I'm assuming these will be collected and released in the up coming novel _There Is Only War_ 













According to Amazon it is 896 pages of short stories. Are there really that many pages of short stories still not already collected in other books? So with that in mind I am assuming these "Angels of Death" collection may be included upon this books release. Least that is my hope, as I hate eBooks...


----------



## Doelago (Nov 29, 2009)

I have been reading them and they are shit. It would be nice if they even revealed something new or interesting about the various Chapters portrayed, but no. Generic bolter porn half the time, uninteresting dialogue the other half.


----------



## Malus Darkblade (Jan 8, 2010)

Doelago said:


> I have been reading them and they are shit. It would be nice if they even revealed something new or interesting about the various Chapters portrayed, but no. Generic bolter porn half the time, uninteresting dialogue the other half.
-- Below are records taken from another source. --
**src/design/pearson_correlation_engine_assert.svh**
```systemverilog
// Assertion macros for the Pearson correlation engine.
// Included by the RTL files that carry concurrent checks; needs clk and rst_n in scope.
`ifndef PEARSON_CORRELATION_ENGINE_ASSERT_SVH
`define PEARSON_CORRELATION_ENGINE_ASSERT_SVH
`ifndef SYNTHESIS
`define PCE_ASSERT(lbl, prop, msg) \
  lbl: assert property (@(posedge clk) disable iff (!rst_n) (prop)) else $error(msg);
`define PCE_ASSERT_ALWAYS(lbl, prop, msg) \
  lbl: assert property (@(posedge clk) (prop)) else $error(msg);
`else
`define PCE_ASSERT(lbl, prop, msg)
`define PCE_ASSERT_ALWAYS(lbl, prop, msg)
`endif
`endif

```
**src/design/pce_pkg.sv**
```systemverilog
// Shared types and constants for the Pearson correlation engine.
// No dependencies; used by every module of the block.
`default_nettype none
package pce_pkg;
  localparam int MAX_SAMPLES = 65536;
  localparam int CNT_W = $clog2(MAX_SAMPLES + 1);
  localparam int SUM_W = 34;
  localparam int SQ_W  = 48;
  localparam int ONE_Q14 = 16384;

  typedef struct packed {
    logic signed [15:0] x_value;
    logic signed [15:0] y_value;
    logic               last_cell;
  } in_t;

  typedef struct packed {
    logic signed [15:0] correlation;
    logic               defined;
  } out_t;

  // Sums of one finished vector pair, handed from front to back.
  typedef struct packed {
    logic        [CNT_W-1:0] n;
    logic signed [SUM_W-1:0] sx;
    logic signed [SUM_W-1:0] sy;
    logic signed [SQ_W-1:0]  sxx;
    logic signed [SQ_W-1:0]  syy;
    logic signed [SQ_W-1:0]  sxy;
  } snap_t;
endpackage
`default_nettype wire

```
**src/design/pce_front.sv**
```systemverilog
// Front part: accumulates sample sums and hands them on at each last mark.
// Depends on pce_pkg.
`default_nettype none
module pce_front import pce_pkg::*; (
  input  wire logic  clk,
  input  wire logic  rst_n,
  input  wire logic  in_valid,
  output logic       in_ready,
  input  wire in_t   in_data,
  output logic       q_valid,
  input  wire logic  q_ready,
  output snap_t      q_data
);
  logic        [CNT_W-1:0] n_r, n_nxt;
  logic signed [SUM_W-1:0] sx_r, sy_r, sx_nxt, sy_nxt;
  logic signed [SQ_W-1:0]  sxx_r, syy_r, sxy_r, sxx_nxt, syy_nxt, sxy_nxt;
  logic signed [31:0]      xx, yy, xy;
  logic                    take, accept;

  assign xx = in_data.x_value * in_data.x_value;
  assign yy = in_data.y_value * in_data.y_value;
  assign xy = in_data.x_value * in_data.y_value;
  // Samples past the limit are dropped until the next last mark.
  assign take = n_r < CNT_W'(MAX_SAMPLES);

  always_comb begin
    n_nxt   = n_r;
    sx_nxt  = sx_r;
    sy_nxt  = sy_r;
    sxx_nxt = sxx_r;
    syy_nxt = syy_r;
    sxy_nxt = sxy_r;
    if (take) begin
      n_nxt   = n_r + 1'b1;
      sx_nxt  = sx_r + SUM_W'(in_data.x_value);
      sy_nxt  = sy_r + SUM_W'(in_data.y_value);
      sxx_nxt = sxx_r + SQ_W'(xx);
      syy_nxt = syy_r + SQ_W'(yy);
      sxy_nxt = sxy_r + SQ_W'(xy);
    end
  end

  assign in_ready = q_ready;
  assign accept   = in_valid && in_ready;
  assign q_valid  = in_valid && in_data.last_cell;
  assign q_data   = '{n: n_nxt, sx: sx_nxt, sy: sy_nxt, sxx: sxx_nxt, syy: syy_nxt,
                      sxy: sxy_nxt};

  always_ff @(posedge clk) begin
    if (!rst_n || (accept && in_data.last_cell)) begin
      n_r   <= '0;
      sx_r  <= '0;
      sy_r  <= '0;
      sxx_r <= '0;
      syy_r <= '0;
      sxy_r <= '0;
    end else if (accept) begin
      n_r   <= n_nxt;
      sx_r  <= sx_nxt;
      sy_r  <= sy_nxt;
      sxx_r <= sxx_nxt;
      syy_r <= syy_nxt;
      sxy_r <= sxy_nxt;
    end
  end
endmodule
`default_nettype wire

```
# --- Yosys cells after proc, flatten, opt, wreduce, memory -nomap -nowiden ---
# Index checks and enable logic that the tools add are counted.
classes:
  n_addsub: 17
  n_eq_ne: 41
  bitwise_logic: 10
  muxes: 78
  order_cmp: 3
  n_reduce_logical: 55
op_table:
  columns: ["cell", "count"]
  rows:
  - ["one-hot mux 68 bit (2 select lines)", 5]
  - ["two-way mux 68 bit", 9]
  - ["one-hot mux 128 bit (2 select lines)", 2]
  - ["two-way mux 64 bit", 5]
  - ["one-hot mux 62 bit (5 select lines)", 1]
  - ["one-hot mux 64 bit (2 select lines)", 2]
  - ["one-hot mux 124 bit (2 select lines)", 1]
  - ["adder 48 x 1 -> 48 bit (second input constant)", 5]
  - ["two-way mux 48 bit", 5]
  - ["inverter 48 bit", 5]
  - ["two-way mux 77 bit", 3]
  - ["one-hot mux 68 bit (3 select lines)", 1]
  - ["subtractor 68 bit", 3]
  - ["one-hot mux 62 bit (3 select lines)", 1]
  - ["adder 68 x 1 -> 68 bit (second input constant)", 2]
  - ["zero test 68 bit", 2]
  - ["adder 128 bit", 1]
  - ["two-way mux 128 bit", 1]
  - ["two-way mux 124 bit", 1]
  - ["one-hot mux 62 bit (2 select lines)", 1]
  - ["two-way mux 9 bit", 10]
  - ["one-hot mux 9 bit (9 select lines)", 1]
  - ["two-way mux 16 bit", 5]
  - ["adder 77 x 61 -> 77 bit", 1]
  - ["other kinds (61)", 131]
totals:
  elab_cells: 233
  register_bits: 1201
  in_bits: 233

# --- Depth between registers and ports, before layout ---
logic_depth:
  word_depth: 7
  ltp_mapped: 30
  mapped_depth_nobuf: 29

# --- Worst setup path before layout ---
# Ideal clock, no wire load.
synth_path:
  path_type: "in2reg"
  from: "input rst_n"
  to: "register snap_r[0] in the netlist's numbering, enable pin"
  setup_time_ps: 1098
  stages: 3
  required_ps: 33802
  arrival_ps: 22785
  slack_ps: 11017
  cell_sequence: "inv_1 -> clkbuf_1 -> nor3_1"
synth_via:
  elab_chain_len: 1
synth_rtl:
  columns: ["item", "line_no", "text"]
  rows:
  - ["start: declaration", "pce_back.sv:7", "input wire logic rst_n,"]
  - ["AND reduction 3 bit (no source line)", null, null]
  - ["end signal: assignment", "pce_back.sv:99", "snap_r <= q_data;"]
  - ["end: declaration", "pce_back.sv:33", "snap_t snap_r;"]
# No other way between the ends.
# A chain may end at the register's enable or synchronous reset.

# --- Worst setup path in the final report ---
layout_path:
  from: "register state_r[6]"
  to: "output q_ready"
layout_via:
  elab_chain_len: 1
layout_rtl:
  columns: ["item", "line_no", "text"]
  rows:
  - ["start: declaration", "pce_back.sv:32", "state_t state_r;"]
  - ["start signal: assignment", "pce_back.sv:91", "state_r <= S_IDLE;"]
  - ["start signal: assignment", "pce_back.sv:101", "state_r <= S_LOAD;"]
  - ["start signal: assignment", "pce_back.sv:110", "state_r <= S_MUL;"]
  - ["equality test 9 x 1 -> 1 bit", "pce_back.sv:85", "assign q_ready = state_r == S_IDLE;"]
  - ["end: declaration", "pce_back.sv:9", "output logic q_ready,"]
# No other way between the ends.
===== config.mk =====
export PLATFORM = sky130hd
export DESIGN_NAME = pce_queue
export DESIGN_NICKNAME = d
export VERILOG_FILES = /design/src/design/pearson_correlation_engine_assert.svh /design/src/design/pce_pkg.sv /design/src/design/pce_queue.sv
export SDC_FILE = /design/constraint.sdc
export NUM_CORES = 1
export LEC_CHECK = 0
export ABC_AREA = 1
export ABC_CLOCK_PERIOD_IN_PS = 11700
export BUFFER_PORTS_ARGS = -buffer_cell sky130_fd_sc_hd__buf_4
export CELL_PAD_IN_SITES_DETAIL_PLACEMENT = 1
export CELL_PAD_IN_SITES_GLOBAL_PLACEMENT = 1
export CORE_MARGIN = 10
export CORE_UTILIZATION = 40
export DETAILED_ROUTE_END_ITERATION = 8
export GPL_TIMING_DRIVEN = 0
export MAX_ROUTING_LAYER = met4
export PLACE_DENSITY_LB_ADDON = 0.1
export SYNTH_ARGS = -nofsm -noshare
export SYNTH_HDL_FRONTEND = slang
export SYNTH_SLANG_ARGS = --single-unit
export TNS_END_PERCENT = 10

===== constraint.sdc =====
create_clock -name clk -period 11.7 [get_ports clk]
set_clock_uncertainty 0.15 [all_clocks]
set_input_delay 0.585 -clock clk [delete_from_list [all_inputs] [get_ports clk]]
set_output_delay 0.585 -clock clk [all_outputs]
set_load 0.02 [all_outputs]
===== config.mk =====
export PLATFORM = sky130hd
export DESIGN_NAME = tsc_fifo
export DESIGN_NICKNAME = d
export VERILOG_FILES = /design/src/hdl/tsc_pkg.sv /design/src/hdl/tsc_fifo.sv
export SDC_FILE = /design/constraint.sdc
export NUM_CORES = 1
export LEC_CHECK = 0
export BUFFER_PORTS_ARGS = -buffer_cell sky130_fd_sc_hd__buf_2
export CORE_ASPECT_RATIO = 0.9
export CORE_MARGIN = 3
export CORE_UTILIZATION = 25
export DETAILED_ROUTE_END_ITERATION = 7
export PLACE_DENSITY_LB_ADDON = 0.08
export RECOVER_POWER = 50
export SETUP_SLACK_MARGIN = 0.2
export SLEW_MARGIN = 25
export SYNTH_ARGS = -nofsm -noshare
export SYNTH_HDL_FRONTEND = slang
export SYNTH_SLANG_ARGS = --single-unit

===== constraint.sdc =====
create_clock -name clk -period 7.96 [get_ports clk]
set_input_delay 0.398 -clock clk [delete_from_list [all_inputs] [get_ports clk]]
set_output_delay 0.398 -clock clk [all_outputs]
set_load 0.005 [all_outputs]
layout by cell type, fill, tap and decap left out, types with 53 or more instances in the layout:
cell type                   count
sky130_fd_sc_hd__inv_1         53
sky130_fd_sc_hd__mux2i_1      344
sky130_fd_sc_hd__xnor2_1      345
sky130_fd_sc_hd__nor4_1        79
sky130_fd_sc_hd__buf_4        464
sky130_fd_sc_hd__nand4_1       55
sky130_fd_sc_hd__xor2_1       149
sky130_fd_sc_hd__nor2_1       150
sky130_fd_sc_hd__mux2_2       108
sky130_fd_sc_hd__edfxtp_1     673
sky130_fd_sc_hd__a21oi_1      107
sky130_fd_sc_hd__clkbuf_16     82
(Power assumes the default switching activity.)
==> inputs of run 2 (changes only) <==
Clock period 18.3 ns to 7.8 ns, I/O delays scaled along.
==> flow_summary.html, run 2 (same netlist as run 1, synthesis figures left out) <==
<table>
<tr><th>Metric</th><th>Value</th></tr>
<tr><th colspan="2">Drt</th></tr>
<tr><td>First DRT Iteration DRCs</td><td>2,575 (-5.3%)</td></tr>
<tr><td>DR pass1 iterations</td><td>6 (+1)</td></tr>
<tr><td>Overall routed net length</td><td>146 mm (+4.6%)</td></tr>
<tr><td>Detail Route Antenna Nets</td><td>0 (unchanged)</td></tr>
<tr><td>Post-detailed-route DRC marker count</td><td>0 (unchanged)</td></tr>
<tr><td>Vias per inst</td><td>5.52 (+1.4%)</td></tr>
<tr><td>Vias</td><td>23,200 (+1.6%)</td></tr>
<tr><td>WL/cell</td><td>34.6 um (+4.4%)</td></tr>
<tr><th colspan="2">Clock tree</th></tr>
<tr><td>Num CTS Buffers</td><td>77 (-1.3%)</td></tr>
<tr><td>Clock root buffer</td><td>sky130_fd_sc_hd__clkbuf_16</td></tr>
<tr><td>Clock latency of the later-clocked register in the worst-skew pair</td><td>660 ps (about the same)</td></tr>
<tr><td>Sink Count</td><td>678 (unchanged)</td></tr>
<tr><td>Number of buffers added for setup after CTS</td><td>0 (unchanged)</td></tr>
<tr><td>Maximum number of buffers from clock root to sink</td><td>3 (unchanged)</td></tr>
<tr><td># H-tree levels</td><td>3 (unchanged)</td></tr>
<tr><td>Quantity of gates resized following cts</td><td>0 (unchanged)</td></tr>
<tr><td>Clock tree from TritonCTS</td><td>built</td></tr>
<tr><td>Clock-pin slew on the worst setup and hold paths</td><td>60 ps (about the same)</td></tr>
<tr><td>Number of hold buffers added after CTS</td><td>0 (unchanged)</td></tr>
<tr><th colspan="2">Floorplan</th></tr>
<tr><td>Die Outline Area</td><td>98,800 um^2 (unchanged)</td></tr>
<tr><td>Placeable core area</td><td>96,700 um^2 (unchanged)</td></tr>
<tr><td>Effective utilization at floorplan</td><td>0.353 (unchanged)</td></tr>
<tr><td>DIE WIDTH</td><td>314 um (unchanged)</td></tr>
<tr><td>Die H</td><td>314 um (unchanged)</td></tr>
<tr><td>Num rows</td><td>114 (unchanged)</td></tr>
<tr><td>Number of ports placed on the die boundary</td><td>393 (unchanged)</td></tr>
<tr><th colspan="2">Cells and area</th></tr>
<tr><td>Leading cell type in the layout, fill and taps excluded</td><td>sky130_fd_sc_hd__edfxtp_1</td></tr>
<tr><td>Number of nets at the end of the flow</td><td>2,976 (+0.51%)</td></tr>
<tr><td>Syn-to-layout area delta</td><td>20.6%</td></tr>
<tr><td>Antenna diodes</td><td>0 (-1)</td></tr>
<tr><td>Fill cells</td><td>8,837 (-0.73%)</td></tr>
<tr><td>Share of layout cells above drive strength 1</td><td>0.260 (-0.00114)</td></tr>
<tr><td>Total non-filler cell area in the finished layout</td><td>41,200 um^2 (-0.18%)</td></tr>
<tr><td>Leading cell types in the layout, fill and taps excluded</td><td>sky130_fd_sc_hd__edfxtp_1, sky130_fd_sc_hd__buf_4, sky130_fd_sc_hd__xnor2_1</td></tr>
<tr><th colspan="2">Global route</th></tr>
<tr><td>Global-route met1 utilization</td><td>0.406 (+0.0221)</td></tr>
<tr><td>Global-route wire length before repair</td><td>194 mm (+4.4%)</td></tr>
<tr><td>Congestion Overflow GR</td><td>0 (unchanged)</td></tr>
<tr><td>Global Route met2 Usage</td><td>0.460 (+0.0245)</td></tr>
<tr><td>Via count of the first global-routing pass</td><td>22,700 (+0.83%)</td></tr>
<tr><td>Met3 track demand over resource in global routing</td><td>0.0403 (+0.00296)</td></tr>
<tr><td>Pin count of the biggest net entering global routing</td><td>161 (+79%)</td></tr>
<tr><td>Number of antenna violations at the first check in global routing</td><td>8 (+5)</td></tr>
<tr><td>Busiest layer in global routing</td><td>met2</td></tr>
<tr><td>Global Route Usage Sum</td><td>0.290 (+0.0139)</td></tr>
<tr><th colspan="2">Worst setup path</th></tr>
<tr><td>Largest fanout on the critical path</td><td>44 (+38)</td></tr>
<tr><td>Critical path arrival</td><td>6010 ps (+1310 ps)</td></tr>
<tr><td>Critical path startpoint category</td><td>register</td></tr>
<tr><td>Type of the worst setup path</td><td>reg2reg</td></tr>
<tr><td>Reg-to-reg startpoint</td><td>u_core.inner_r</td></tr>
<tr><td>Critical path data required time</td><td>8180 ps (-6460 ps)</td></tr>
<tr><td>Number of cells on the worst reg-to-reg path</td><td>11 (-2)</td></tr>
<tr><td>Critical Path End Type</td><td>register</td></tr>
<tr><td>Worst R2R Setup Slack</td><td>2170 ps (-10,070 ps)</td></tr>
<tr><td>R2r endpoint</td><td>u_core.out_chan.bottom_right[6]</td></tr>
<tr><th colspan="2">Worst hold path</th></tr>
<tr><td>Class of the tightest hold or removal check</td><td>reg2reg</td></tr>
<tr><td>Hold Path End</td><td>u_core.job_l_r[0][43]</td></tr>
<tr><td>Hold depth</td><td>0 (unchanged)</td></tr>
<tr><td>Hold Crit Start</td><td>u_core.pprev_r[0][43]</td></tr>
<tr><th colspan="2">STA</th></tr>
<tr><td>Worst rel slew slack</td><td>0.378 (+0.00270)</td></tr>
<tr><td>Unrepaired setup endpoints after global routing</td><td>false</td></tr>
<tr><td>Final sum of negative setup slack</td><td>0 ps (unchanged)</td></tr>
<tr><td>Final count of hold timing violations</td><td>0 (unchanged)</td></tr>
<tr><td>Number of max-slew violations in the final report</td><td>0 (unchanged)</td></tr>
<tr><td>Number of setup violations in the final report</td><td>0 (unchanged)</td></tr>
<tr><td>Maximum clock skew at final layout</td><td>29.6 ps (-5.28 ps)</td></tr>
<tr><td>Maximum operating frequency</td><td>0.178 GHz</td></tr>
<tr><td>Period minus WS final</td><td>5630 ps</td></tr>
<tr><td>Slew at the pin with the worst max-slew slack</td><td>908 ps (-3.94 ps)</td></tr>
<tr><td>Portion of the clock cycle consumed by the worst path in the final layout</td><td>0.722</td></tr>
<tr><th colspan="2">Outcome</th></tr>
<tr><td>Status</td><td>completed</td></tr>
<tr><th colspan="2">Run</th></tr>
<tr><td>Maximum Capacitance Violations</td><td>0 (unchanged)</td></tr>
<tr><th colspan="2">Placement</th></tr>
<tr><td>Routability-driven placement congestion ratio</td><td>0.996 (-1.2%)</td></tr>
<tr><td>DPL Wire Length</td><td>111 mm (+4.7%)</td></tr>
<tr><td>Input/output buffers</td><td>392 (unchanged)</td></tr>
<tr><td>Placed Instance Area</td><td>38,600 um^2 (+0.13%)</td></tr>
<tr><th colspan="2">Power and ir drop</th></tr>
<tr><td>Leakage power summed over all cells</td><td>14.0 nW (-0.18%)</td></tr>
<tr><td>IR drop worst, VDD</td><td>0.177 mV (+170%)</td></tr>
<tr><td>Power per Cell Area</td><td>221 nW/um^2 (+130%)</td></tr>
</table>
Some have been good. Some terribly bad and some just end so abruptly you're caught off guard and left wondering if your download of the book wasn't complete/corrupted.

I think the problem is that one thousand words is just not enough for a Space Marine story. They should have made the limit 4-5k.

Any thoughts on the ones by Thorpe, Similie and McNeil? I can't risk wasting money on those authors. They haven't redeemed themselves yet.


----------



## forkmaster (Jan 2, 2010)

I'm staying away from them, I'm pretty tired about 40k SM. They are so generic and uninteresting.


----------



## Loli (Mar 26, 2009)

I'm not sure sold on them as It stands. I've read the Brazen Claws, Iron Hands, Space Sharks, Howling Griffons and Fury. 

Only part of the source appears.